## DATASET EXTRACT
◇ ◇ ◇ ◇

--- config.mk ---
export PLATFORM = sky130hd
export DESIGN_NAME = alu_mc
export DESIGN_NICKNAME = d
export VERILOG_FILES = /design/src/rtl/alu_mc_pkg.sv /design/src/rtl/alu_mc_muldiv.sv /design/src/rtl/alu_mc.sv
export SDC_FILE = /design/constraint.sdc
export NUM_CORES = 1
export LEC_CHECK = 0
export CAP_MARGIN = 15
export CORE_MARGIN = 4
export CORE_UTILIZATION = 54
export CTS_CLUSTER_DIAMETER = 100
export DETAILED_ROUTE_END_ITERATION = 12
export PLACE_DENSITY = 0.78
export SLEW_MARGIN = 15
export SYNTH_ARGS = -nofsm -noshare
export SYNTH_HDL_FRONTEND = slang
export SYNTH_SLANG_ARGS = --single-unit
--- constraint.sdc ---
create_clock -name clk -period 4.6 [get_ports clk]
set_input_delay 0.46 -clock clk [delete_from_list [all_inputs] [get_ports clk]]
set_output_delay 0.46 -clock clk [all_outputs]
set_load 0.005 [all_outputs]
--- src/rtl/alu_mc_pkg.sv ---
// Shared definitions for the multi-cycle ALU: op codes and controller states.
// Used by alu_mc and alu_mc_muldiv.
package alu_mc_pkg;

    localparam logic [3:0] OP_AND  = 4'b0000;
    localparam logic [3:0] OP_OR   = 4'b0001;
    localparam logic [3:0] OP_ADD  = 4'b0010;
    localparam logic [3:0] OP_SUB  = 4'b0110;
    localparam logic [3:0] OP_SLT  = 4'b0111;
    localparam logic [3:0] OP_NOR  = 4'b1100;
    localparam logic [3:0] OP_MUL  = 4'b1000;
    localparam logic [3:0] OP_DIVU = 4'b1001;

    typedef enum logic [1:0] {
        IDLE = 2'd0,
        BUSY = 2'd1,
        DONE = 2'd2
    } state_e;

endpackage

--- src/rtl/alu_mc_muldiv.sv ---
// Iterative datapath: shift-add multiply and, when ALU_MC_DIV_EN is defined,
// restoring unsigned divide. One bit per step, WIDTH steps per operation.
module alu_mc_muldiv
    import alu_mc_pkg::*;
#(
    parameter int WIDTH = 16,
    parameter int CNT_W = $clog2(WIDTH)
) (
    input  logic             clk,
    input  logic             rst,
    input  logic             start_i,
    input  logic             step_i,
`ifdef ALU_MC_DIV_EN
    input  logic             div_i,
`endif
    input  logic [WIDTH-1:0] a_i,
    input  logic [WIDTH-1:0] b_i,
    output logic             done_o,
    output logic [WIDTH-1:0] lo_o,
    output logic [WIDTH-1:0] hi_o
);

    logic [WIDTH-1:0] hi_q, hi_d;
    logic [WIDTH-1:0] lo_q, lo_d;
    logic [WIDTH-1:0] opnd_q;
    logic [CNT_W-1:0] cnt_q;
    logic [WIDTH:0]   mul_sum;
`ifdef ALU_MC_DIV_EN
    logic             div_q;
    logic [WIDTH:0]   div_shift;
    logic [WIDTH:0]   div_diff;
`endif

    // hi holds the partial product (multiply) or partial remainder (divide);
    // lo holds the multiplier bits still to consume or the growing quotient.
    always_comb begin
        mul_sum = {1'b0, hi_q} + (lo_q[0] ? {1'b0, opnd_q} : '0);
        hi_d    = mul_sum[WIDTH:1];
        lo_d    = {mul_sum[0], lo_q[WIDTH-1:1]};
`ifdef ALU_MC_DIV_EN
        div_shift = {hi_q, lo_q[WIDTH-1]};
        div_diff  = div_shift - {1'b0, opnd_q};
        if (div_q) begin
            // A set top bit means the trial subtraction borrowed: restore.
            hi_d = div_diff[WIDTH] ? div_shift[WIDTH-1:0] : div_diff[WIDTH-1:0];
            lo_d = {lo_q[WIDTH-2:0], ~div_diff[WIDTH]};
        end
`endif
    end

    always_ff @(posedge clk) begin
        if (rst) begin
            hi_q   <= '0;
            lo_q   <= '0;
            opnd_q <= '0;
            cnt_q  <= '0;
`ifdef ALU_MC_DIV_EN
            div_q  <= 1'b0;
`endif
        end else if (start_i) begin
            hi_q   <= '0;
            lo_q   <= a_i;
            opnd_q <= b_i;
            cnt_q  <= CNT_W'(WIDTH - 1);
`ifdef ALU_MC_DIV_EN
            div_q  <= div_i;
`endif
        end else if (step_i) begin
            hi_q  <= hi_d;
            lo_q  <= lo_d;
            cnt_q <= cnt_q - CNT_W'(1);
        end
    end

    // The final step's values are handed out combinationally so the top
    // can register them on the same edge the iteration completes.
    assign done_o = step_i && (cnt_q == '0);
    assign lo_o   = lo_d;
    assign hi_o   = hi_d;

endmodule

--- src/rtl/alu_mc.sv ---
// Multi-cycle ALU with valid/ready on both sides and registered outputs.
// Define ALU_MC_DIV_EN to build in the DIVU datapath; otherwise DIVU is illegal.
module alu_mc
    import alu_mc_pkg::*;
#(
    parameter int WIDTH = 16
) (
    input  logic             clk,
    input  logic             rst,
    input  logic             in_valid,
    output logic             in_ready,
    input  logic [3:0]       op,
    input  logic [WIDTH-1:0] a,
    input  logic [WIDTH-1:0] b,
    output logic             out_valid,
    input  logic             out_ready,
    output logic [WIDTH-1:0] result,
    output logic [WIDTH-1:0] hi,
    output logic             zero,
    output logic             ovf,
    output logic             dz,
    output logic             err,
    output state_e           dbg_state
);

    localparam int CNT_W = $clog2(WIDTH);

    // Handshake: a transfer happens on any edge where valid && ready; the
    // producer holds its fields until then, and ready never depends on valid.
    state_e           state_q, state_d;
    logic [WIDTH-1:0] result_q, result_d, hi_q, hi_d;
    logic             zero_q, zero_d, ovf_q, ovf_d, dz_q, dz_d, err_q, err_d;
    logic             accept, iter_op, md_done;
    logic [WIDTH-1:0] md_lo, md_hi;
    logic [WIDTH-1:0] add_r, sub_r, sc_res, sc_hi;
    logic             add_ovf, sub_ovf, sc_ovf, sc_dz, sc_err;

    assign in_ready = (state_q == IDLE) || (state_q == DONE && out_ready);
    assign accept   = in_valid && in_ready;

    assign add_r   = a + b;
    assign sub_r   = a - b;
    assign add_ovf = (a[WIDTH-1] == b[WIDTH-1]) && (add_r[WIDTH-1] != a[WIDTH-1]);
    assign sub_ovf = (a[WIDTH-1] != b[WIDTH-1]) && (sub_r[WIDTH-1] != a[WIDTH-1]);

`ifdef ALU_MC_DIV_EN
    assign iter_op = (op == OP_MUL) || (op == OP_DIVU && b != '0);
`else
    assign iter_op = (op == OP_MUL);
`endif

    always_comb begin
        sc_res = '0;
        sc_hi  = '0;
        sc_ovf = 1'b0;
        sc_dz  = 1'b0;
        sc_err = 1'b0;
        case (op)
            OP_AND: sc_res = a & b;
            OP_OR:  sc_res = a | b;
            OP_ADD: begin
                sc_res = add_r;
                sc_ovf = add_ovf;
            end
            OP_SUB: begin
                sc_res = sub_r;
                sc_ovf = sub_ovf;
            end
            OP_SLT: sc_res = {{(WIDTH-1){1'b0}}, sub_r[WIDTH-1] ^ sub_ovf};
            OP_NOR: sc_res = ~(a | b);
            OP_MUL: sc_res = '0;
`ifdef ALU_MC_DIV_EN
            // Only the divide-by-zero case takes the single-cycle path.
            OP_DIVU: begin
                sc_res = '1;
                sc_hi  = a;
                sc_dz  = 1'b1;
            end
`endif
            default: sc_err = 1'b1;
        endcase
    end

    always_comb begin
        state_d  = state_q;
        result_d = result_q;
        hi_d     = hi_q;
        zero_d   = zero_q;
        ovf_d    = ovf_q;
        dz_d     = dz_q;
        err_d    = err_q;
        case (state_q)
            IDLE, DONE: begin
                if (accept) begin
                    if (iter_op) begin
                        state_d = BUSY;
                    end else begin
                        state_d  = DONE;
                        result_d = sc_res;
                        hi_d     = sc_hi;
                        zero_d   = (sc_res == '0);
                        ovf_d    = sc_ovf;
                        dz_d     = sc_dz;
                        err_d    = sc_err;
                    end
                end else if (state_q == DONE && out_ready) begin
                    state_d = IDLE;
                end
            end
            BUSY: begin
                if (md_done) begin
                    state_d  = DONE;
                    result_d = md_lo;
                    hi_d     = md_hi;
                    zero_d   = (md_lo == '0);
                    ovf_d    = 1'b0;
                    dz_d     = 1'b0;
                    err_d    = 1'b0;
                end
            end
            default: state_d = IDLE;
        endcase
    end

    always_ff @(posedge clk) begin
        if (rst) begin
            state_q  <= IDLE;
            result_q <= '0;
            hi_q     <= '0;
            zero_q   <= 1'b0;
            ovf_q    <= 1'b0;
            dz_q     <= 1'b0;
            err_q    <= 1'b0;
        end else begin
            state_q  <= state_d;
            result_q <= result_d;
            hi_q     <= hi_d;
            zero_q   <= zero_d;
            ovf_q    <= ovf_d;
            dz_q     <= dz_d;
            err_q    <= err_d;
        end
    end

    alu_mc_muldiv #(
        .WIDTH (WIDTH),
        .CNT_W (CNT_W)
    ) u_muldiv (
        .clk     (clk),
        .rst     (rst),
        .start_i (accept && iter_op),
        .step_i  (state_q == BUSY),
`ifdef ALU_MC_DIV_EN
        .div_i   (op == OP_DIVU),
`endif
        .a_i     (a),
        .b_i     (b),
        .done_o  (md_done),
        .lo_o    (md_lo),
        .hi_o    (md_hi)
    );

    assign out_valid = (state_q == DONE);
    assign result    = result_q;
    assign hi        = hi_q;
    assign zero      = zero_q;
    assign ovf       = ovf_q;
    assign dz        = dz_q;
    assign err       = err_q;
    assign dbg_state = state_q;

endmodule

◇ ◇ ◇ ◇

## WORK INSTRUCTIONS
Please return each line of the listing above that contains "cycle".

## RESULT OF THIS TASK
// Shared definitions for the multi-cycle ALU: op codes and controller states.
// Multi-cycle ALU with valid/ready on both sides and registered outputs.
            // Only the divide-by-zero case takes the single-cycle path.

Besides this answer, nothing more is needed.